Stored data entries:

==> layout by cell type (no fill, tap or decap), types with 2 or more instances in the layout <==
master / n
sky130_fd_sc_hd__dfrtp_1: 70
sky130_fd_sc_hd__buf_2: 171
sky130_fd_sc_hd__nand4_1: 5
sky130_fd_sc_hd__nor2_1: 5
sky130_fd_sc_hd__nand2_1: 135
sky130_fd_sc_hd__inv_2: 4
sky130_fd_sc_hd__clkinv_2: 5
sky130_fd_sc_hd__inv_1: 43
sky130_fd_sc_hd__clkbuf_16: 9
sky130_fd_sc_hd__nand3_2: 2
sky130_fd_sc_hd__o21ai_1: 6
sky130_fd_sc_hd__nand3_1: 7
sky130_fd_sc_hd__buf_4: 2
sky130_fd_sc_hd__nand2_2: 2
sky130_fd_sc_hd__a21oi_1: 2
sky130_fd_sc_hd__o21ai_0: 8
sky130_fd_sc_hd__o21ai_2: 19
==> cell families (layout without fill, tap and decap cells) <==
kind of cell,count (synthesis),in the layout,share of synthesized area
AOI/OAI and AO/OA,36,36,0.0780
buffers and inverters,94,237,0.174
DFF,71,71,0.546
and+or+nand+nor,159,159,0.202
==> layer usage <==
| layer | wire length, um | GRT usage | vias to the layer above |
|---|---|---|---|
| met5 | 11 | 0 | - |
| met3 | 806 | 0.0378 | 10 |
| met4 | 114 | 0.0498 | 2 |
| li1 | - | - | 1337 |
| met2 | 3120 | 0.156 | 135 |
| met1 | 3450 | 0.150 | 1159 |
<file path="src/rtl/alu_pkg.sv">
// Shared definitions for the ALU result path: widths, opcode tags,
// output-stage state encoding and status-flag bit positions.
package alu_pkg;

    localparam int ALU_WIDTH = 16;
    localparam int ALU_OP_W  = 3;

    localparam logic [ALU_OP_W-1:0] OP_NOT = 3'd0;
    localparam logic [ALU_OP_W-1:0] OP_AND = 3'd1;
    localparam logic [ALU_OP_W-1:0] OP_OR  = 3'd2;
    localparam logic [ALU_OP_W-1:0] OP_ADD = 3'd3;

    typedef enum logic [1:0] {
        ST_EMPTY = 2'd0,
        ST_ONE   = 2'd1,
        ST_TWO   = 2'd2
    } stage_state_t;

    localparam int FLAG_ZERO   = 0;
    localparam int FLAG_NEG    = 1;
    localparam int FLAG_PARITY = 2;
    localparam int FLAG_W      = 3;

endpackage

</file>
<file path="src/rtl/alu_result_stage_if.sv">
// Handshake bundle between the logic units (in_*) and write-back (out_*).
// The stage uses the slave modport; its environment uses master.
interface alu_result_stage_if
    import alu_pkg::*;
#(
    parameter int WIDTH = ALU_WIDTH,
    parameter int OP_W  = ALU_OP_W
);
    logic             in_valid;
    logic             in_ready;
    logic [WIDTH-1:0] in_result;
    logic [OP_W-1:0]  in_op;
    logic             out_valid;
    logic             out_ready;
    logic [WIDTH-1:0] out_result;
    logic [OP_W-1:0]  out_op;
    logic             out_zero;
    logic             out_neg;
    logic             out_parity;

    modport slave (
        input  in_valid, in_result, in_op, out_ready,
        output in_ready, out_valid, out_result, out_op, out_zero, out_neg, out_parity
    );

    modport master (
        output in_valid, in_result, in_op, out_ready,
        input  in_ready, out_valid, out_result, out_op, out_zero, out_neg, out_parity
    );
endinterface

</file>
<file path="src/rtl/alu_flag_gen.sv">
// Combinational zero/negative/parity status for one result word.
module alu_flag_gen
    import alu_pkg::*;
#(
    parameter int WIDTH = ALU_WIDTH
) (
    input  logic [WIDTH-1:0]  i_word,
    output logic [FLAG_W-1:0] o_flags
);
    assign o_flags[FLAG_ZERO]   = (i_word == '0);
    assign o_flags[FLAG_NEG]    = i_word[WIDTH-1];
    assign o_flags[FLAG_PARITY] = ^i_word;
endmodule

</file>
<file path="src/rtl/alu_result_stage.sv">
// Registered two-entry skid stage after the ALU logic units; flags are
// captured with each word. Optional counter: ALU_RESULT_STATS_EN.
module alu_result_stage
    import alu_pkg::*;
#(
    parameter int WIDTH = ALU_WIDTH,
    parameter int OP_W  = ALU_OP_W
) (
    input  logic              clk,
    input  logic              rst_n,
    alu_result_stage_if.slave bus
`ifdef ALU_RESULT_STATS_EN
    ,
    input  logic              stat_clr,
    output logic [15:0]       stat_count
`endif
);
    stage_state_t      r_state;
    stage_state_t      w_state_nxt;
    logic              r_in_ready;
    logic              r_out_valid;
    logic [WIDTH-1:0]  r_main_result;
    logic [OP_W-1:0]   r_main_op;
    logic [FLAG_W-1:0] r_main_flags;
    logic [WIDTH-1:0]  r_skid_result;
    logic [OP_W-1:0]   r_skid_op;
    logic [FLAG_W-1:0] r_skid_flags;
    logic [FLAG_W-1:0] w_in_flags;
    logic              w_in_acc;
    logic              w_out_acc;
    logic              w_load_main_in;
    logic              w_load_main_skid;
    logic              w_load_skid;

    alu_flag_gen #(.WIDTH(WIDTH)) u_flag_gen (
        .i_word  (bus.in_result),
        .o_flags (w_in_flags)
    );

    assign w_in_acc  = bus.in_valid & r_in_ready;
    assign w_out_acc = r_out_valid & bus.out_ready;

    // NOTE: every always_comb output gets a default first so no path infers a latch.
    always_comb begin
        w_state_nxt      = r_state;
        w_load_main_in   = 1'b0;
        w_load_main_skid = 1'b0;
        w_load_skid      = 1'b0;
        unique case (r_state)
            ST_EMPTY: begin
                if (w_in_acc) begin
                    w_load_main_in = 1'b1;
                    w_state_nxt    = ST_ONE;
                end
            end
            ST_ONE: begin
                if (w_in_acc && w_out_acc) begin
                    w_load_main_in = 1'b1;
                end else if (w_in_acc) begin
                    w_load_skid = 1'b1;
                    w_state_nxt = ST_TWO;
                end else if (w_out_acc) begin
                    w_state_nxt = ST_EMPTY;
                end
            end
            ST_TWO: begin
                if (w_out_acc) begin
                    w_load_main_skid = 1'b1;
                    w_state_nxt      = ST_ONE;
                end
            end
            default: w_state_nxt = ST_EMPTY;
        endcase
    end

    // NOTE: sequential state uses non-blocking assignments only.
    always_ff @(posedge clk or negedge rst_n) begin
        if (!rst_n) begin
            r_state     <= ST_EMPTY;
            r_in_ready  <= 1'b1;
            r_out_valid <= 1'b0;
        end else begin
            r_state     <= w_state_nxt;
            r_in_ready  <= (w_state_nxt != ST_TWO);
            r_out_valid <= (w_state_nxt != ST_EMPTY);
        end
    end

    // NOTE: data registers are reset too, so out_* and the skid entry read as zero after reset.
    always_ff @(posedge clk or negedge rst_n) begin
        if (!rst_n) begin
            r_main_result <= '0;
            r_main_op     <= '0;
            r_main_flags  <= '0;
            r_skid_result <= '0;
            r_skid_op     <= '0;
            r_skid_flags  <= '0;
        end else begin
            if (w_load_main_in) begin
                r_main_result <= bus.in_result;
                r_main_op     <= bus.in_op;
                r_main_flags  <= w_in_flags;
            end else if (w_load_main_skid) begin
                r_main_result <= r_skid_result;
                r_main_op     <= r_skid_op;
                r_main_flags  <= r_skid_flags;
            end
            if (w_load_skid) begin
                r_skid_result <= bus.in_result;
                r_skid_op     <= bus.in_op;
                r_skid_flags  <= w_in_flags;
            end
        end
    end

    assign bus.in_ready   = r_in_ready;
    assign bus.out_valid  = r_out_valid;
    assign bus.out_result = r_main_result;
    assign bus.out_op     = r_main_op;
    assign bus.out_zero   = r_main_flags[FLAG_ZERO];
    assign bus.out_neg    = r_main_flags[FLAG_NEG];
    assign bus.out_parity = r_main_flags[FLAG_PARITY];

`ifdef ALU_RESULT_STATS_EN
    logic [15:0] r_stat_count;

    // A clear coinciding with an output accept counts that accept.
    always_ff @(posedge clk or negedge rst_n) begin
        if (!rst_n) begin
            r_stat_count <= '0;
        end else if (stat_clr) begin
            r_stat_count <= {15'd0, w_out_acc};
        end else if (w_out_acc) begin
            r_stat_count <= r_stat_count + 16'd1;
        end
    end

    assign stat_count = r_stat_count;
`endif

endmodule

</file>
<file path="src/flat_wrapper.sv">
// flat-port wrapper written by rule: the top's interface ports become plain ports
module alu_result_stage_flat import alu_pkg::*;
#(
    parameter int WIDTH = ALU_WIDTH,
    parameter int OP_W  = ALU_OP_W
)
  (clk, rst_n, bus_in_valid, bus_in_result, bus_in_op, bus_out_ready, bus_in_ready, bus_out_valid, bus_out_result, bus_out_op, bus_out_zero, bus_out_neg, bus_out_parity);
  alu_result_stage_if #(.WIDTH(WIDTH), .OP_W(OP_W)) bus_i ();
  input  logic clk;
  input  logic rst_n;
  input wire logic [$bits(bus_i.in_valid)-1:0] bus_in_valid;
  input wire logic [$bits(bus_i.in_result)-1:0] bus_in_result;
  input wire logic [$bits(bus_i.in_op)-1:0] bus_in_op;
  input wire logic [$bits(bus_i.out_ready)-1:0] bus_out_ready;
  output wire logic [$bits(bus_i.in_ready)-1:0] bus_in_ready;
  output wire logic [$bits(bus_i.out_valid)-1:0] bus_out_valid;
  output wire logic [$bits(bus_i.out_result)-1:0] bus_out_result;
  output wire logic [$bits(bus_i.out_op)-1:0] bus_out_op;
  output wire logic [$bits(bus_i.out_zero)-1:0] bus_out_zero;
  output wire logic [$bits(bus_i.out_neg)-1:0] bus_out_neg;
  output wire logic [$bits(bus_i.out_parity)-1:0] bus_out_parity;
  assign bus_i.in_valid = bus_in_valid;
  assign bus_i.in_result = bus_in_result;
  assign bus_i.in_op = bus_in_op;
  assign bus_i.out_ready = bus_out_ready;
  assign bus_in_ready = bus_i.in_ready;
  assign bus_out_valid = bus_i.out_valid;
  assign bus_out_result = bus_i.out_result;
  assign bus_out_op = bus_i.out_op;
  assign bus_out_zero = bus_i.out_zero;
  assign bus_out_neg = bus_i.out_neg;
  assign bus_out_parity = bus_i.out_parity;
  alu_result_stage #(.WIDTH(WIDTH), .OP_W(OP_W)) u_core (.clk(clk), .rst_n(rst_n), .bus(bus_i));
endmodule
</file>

Your objective: Given the records above, return exactly the lines starting at the line containing "0.0378 | 10 |" and ending at the line containing "0.156 | 135 |", including both.

Reply to the task:
| met3 | 806 | 0.0378 | 10 |
| met4 | 114 | 0.0498 | 2 |
| li1 | - | - | 1337 |
| met2 | 3120 | 0.156 | 135 |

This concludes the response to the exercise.